Now that is one question. There is another committee that has been set up by ALEC, and it deals with the private prison industry. Mr. Speaker, the United States imprisons more than any other nation in the world. We currently incarcerate approximately 2.3 million people.
America's high incarceration rate is not fitting for a Nation which is routinely touted as the greatest in the world. Although high incarceration rates hurt the United States as a whole, it definitely benefits the private prison industry. In 2010, the two largest private prison companies, CCA and the GEO Group, received nearly $3 billion in revenue that's taxpayer money.
The for-profit prison industry is driven by the corporate members of the American Legislative Exchange Council, ALEC. ALEC is a secretive organization that has advocated for harsh sentencing and detention laws that lead to mass incarceration. It provides State legislators with model legislation, and each year ALEC members introduce these bills in State houses across the country. This gives unparalleled access and authority to ALEC's corporate and legislative members, undermining the will of the people and the power of the ballot box.
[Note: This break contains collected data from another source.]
==> v4 <==
## system_top
module system_top (
    input  wire         clk, 
    input  wire         rst,
    input  wire         rx,
    output wire         tx,
    input  wire         miso,
    output wire         sclk,
    output wire         mosi,
    output wire         cs_n,
    output wire         nrst_pd,
    output wire [4:0]   pwm_servos,  
    input  wire [4:0]   input_ir,
	output wire [4:0] led_busy,
	output wire         led1, led2
);
    wire [31:0] UID;
    wire        card_OK;
    wire [4:0] disp_start;
    wire [3:0] s_count [0:4];   
    wire [4:0] busy_servo;
    wire dispensing_active = |busy_servo;
    assign led2     = dispensing_active;
	assign led_busy = busy_servo;
    rc522 rfid_inst (
        .clk            (clk),
        .rst            (rst),
        .miso           (miso),
        .sclk           (sclk),
        .mosi           (mosi),
        .cs_n           (cs_n),
        .nrst_pd        (nrst_pd),
        .UID            (UID),
        .card_OK        (card_OK)
    );
    wire [3:0] count_A, count_B, count_C, count_D, count_E;
    assign s_count[0] = count_A;
    assign s_count[1] = count_B;
    assign s_count[2] = count_C;
    assign s_count[3] = count_D;
    assign s_count[4] = count_E;
    uart_controller comm_inst(
        .clk            (clk),
        .rst            (rst),
        .rx             (rx),
        .tx             (tx),
        .led1           (led1),
        .UID            (UID),
        .card_OK        (card_OK),
        .ir_status      (input_ir),
        .dispensing_active  (dispensing_active),
        .dispenser_start    (disp_start),
        .count_A        (count_A),
        .count_B        (count_B),
        .count_C        (count_C),
  ...
Settings: LEC_CHECK=0, ABC_AREA=1, CAP_MARGIN=5, CORE_MARGIN=2, CORE_UTILIZATION=72, CTS_CLUSTER_SIZE=72, HOLD_SLACK_MARGIN=0.29, PLACE_DENSITY=0.63, SLEW_MARGIN=20; clock period 2.67 ns.
run.sh (not shown) runs the stock make flow with config.mk's settings and CLKGATE_MAP_FILE=.
==> inputs of v14, as changes to v4 <==
Settings changed: CAP_MARGIN 5 to 20, CELL_PAD_IN_SITES_DETAIL_PLACEMENT set to 0, CTS_CLUSTER_DIAMETER set to 45, CTS_CLUSTER_SIZE 72 to 71, HOLD_SLACK_MARGIN 0.29 to 0.25, MAX_ROUTING_LAYER set to met4, PLACE_DENSITY 0.63 to unset, PLACE_DENSITY_LB_ADDON set to 0.01, SETUP_SLACK_MARGIN set to 0.76.
==> comparison table <==
| item | v14 | v4 |
|---|---|---|
| Clock-pin slew reported for the worst setup and hold paths after clock tree synthesis | 0.08 ns | 0.06 ns |
| Fmax | 0.294 GHz | 0.368 GHz |
| Global routing met2 resource utilization | 58.3% | 52.4% |
| Gate Area | 19900 um^2 | 17700 um^2 |
| Proportion of cell area spent on the clock network | 6.94% | 6.42% |
| Post-detailed-placement cell area | 47100 um^2 | 46800 um^2 |
| Logic pwr share | 5.4% | 4.6% |
| Area growth from synthesis to layout | 24.2% | 14.7% |
| Req. time, crit path | 3.12 ns | 3.04 ns |
| Combinational share of cell area | 36.1% | 34.7% |
| Global-route wire length before repair | 178 mm | 159 mm |
| Critical path origin | comm_inst.rx_fifo.dout[3] | comm_inst.handler.rx_len[1] |
| Status | complete, but fails checks | complete, but fails checks |
| Layout check failures | negative setup slack | negative setup slack |
| Routed len/inst | 22.6 um | 16.7 um |
| Buffers inserted during post-CTS setup optimization | 52 | 4 |

========
==> job 7706: inputs <==
system_top again, from the RTL that the note above started with.
// system_top
module system_top (
    input  wire         clk, 
    input  wire         rst,
    input  wire         rx,
    output wire         tx,
    input  wire         miso,
    output wire         sclk,
    output wire         mosi,
    output wire         cs_n,
    output wire         nrst_pd,
    output wire [4:0]   pwm_servos,  
    input  wire [4:0]   input_ir,
	output wire [4:0] led_busy,
	output wire         led1, led2
);
Settings: LEC_CHECK=0, CAP_MARGIN=20, CELL_PAD_IN_SITES_DETAIL_PLACEMENT=2, CELL_PAD_IN_SITES_GLOBAL_PLACEMENT=0, CORE_ASPECT_RATIO=1.92, CORE_MARGIN=10, CORE_UTILIZATION=38, CTS_CLUSTER_SIZE=84, GPL_ROUTABILITY_DRIVEN=1, GPL_TIMING_DRIVEN=1, PLACE_DENSITY=0.52, SLEW_MARGIN=20; clock period 5.34 ns.
==> job 1043 (differences from job 7706) <==
CELL_PAD_IN_SITES_DETAIL_PLACEMENT = default   (was 2)
CELL_PAD_IN_SITES_GLOBAL_PLACEMENT = default   (was 0)
CORE_ASPECT_RATIO = default   (was 1.92)
CORE_MARGIN = 2   (was 10)
CORE_UTILIZATION = 72   (was 38)
CTS_CLUSTER_DIAMETER = 359   (was default)
CTS_CLUSTER_SIZE = default   (was 84)
GPL_ROUTABILITY_DRIVEN = default   (was 1)
GPL_TIMING_DRIVEN = default   (was 1)
PLACE_DENSITY = default   (was 0.52)
PLACE_DENSITY_LB_ADDON = 0.01   (was default)
SETUP_SLACK_MARGIN = -0.23   (was default)
==> flow/constraint.sdc (replaced) <==
create_clock -name core_clock -period 2.67 [get_ports {clk}]
set_input_delay 0.5340 -clock core_clock [delete_from_list [all_inputs] [get_ports {clk}]]
set_output_delay 0.5340 -clock core_clock [all_outputs]
set_load 0.01 [all_outputs]
==> job 5066 (differences from job 7706) <==
CELL_PAD_IN_SITES_DETAIL_PLACEMENT = default   (was 2)
CELL_PAD_IN_SITES_GLOBAL_PLACEMENT = default   (was 0)
CORE_ASPECT_RATIO = default   (was 1.92)
CORE_MARGIN = 2   (was 10)
CORE_UTILIZATION = 60   (was 38)
CTS_CLUSTER_SIZE = default   (was 84)
GPL_ROUTABILITY_DRIVEN = default   (was 1)
GPL_TIMING_DRIVEN = default   (was 1)
PLACE_DENSITY = default   (was 0.52)
==> flow/constraint.sdc (replaced) <==
create_clock -name core_clock -period 3.33 [get_ports {clk}]
set_input_delay 0.6660 -clock core_clock [delete_from_list [all_inputs] [get_ports {clk}]]
set_output_delay 0.6660 -clock core_clock [all_outputs]
set_load 0.01 [all_outputs]
==> comparison table <==
Highest metal layer with signal wires: job 5066 met4; job 7706 met5; job 1043 met4
Clock group: job 5066 11200 µW; job 7706 6820 µW; job 1043 14200 µW
Crit path largest cell delay: job 5066 0.54 ns; job 7706 0.76 ns; job 1043 0.54 ns
Total power after layout: job 5066 24800 µW; job 7706 15310 µW; job 1043 31380 µW
Final worst hold slack: job 5066 0.3326 ns; job 7706 0.3369 ns; job 1043 0.3373 ns
Number of fill cells in the layout: job 5066 5405; job 7706 11680; job 1043 3077
Cell Pwr Density: job 5066 506.9 nW/µm²; job 7706 314.4 nW/µm²; job 1043 617.6 nW/µm²
Power attributed to sequential cells: job 5066 12800 µW; job 7706 7990 µW; job 1043 16000 µW
Worst min-delay path startpoint: job 5066 rfid_inst.spi_module.miso_sync[0]; job 7706 rfid_inst.spi_module.miso_sync[0]; job 1043 miso
Run status: job 5066 finished clean; job 7706 finished clean; job 1043 complete, but fails checks
Reasons for failing layout checks: job 5066 -; job 7706 -; job 1043 setup timing
Sum of negative setup slack: job 5066 0 ns; job 7706 0 ns; job 1043 -68.46 ns
Combinational cell power: job 5066 804 µW; job 7706 501 µW; job 1043 1240 µW
Leakage dissipation: job 5066 0.01800 µW; job 7706 0.01745 µW; job 1043 0.01910 µW
Post-route insts no fill: job 5066 5113; job 7706 5546; job 1043 5132
Area of all placed cells without fillers: job 5066 48930 µm²; job 7706 48710 µm²; job 1043 50820 µm²
Class of the tightest hold or removal check: job 5066 flip-flop to flip-flop; job 7706 flip-flop to flip-flop; job 1043 primary input to flip-flop
Area share of buffers outside the clock network: job 5066 0.02445; job 7706 0.01151; job 1043 0.05655
Via count of the first global-routing pass: job 5066 30010; job 7706 35380; job 1043 32310
Combined flip-flop and latch cell area: job 5066 24370 µm²; job 7706 24370 µm²; job 1043 24380 µm²
Maximum ir drop on the vdd rail: job 5066 574.3 µV; job 7706 256.1 µV; job 1043 890.6 µV
Total stage count of the critical path: job 5066 10; job 7706 9; job 1043 10
No activity file was given, so power comes from the tool's default toggle rates.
Private prisons have vested interests in maintaining and maximizing their profits.
They are not concerned about public safety or rehabilitation or reducing recidivism. Those principles directly conflict with their bottom line and mantra, which is more prisoners and more money.
Mr. Speaker, I will again be back to continue to discuss this issue. I discussed it yesterday. Today is another day. I think the American people need to know what is going on in the politics of America. If we don't do something, we are all at risk for losing the rights that we as citizens are supposed to possess: government of, by, and for the people--not for special interests.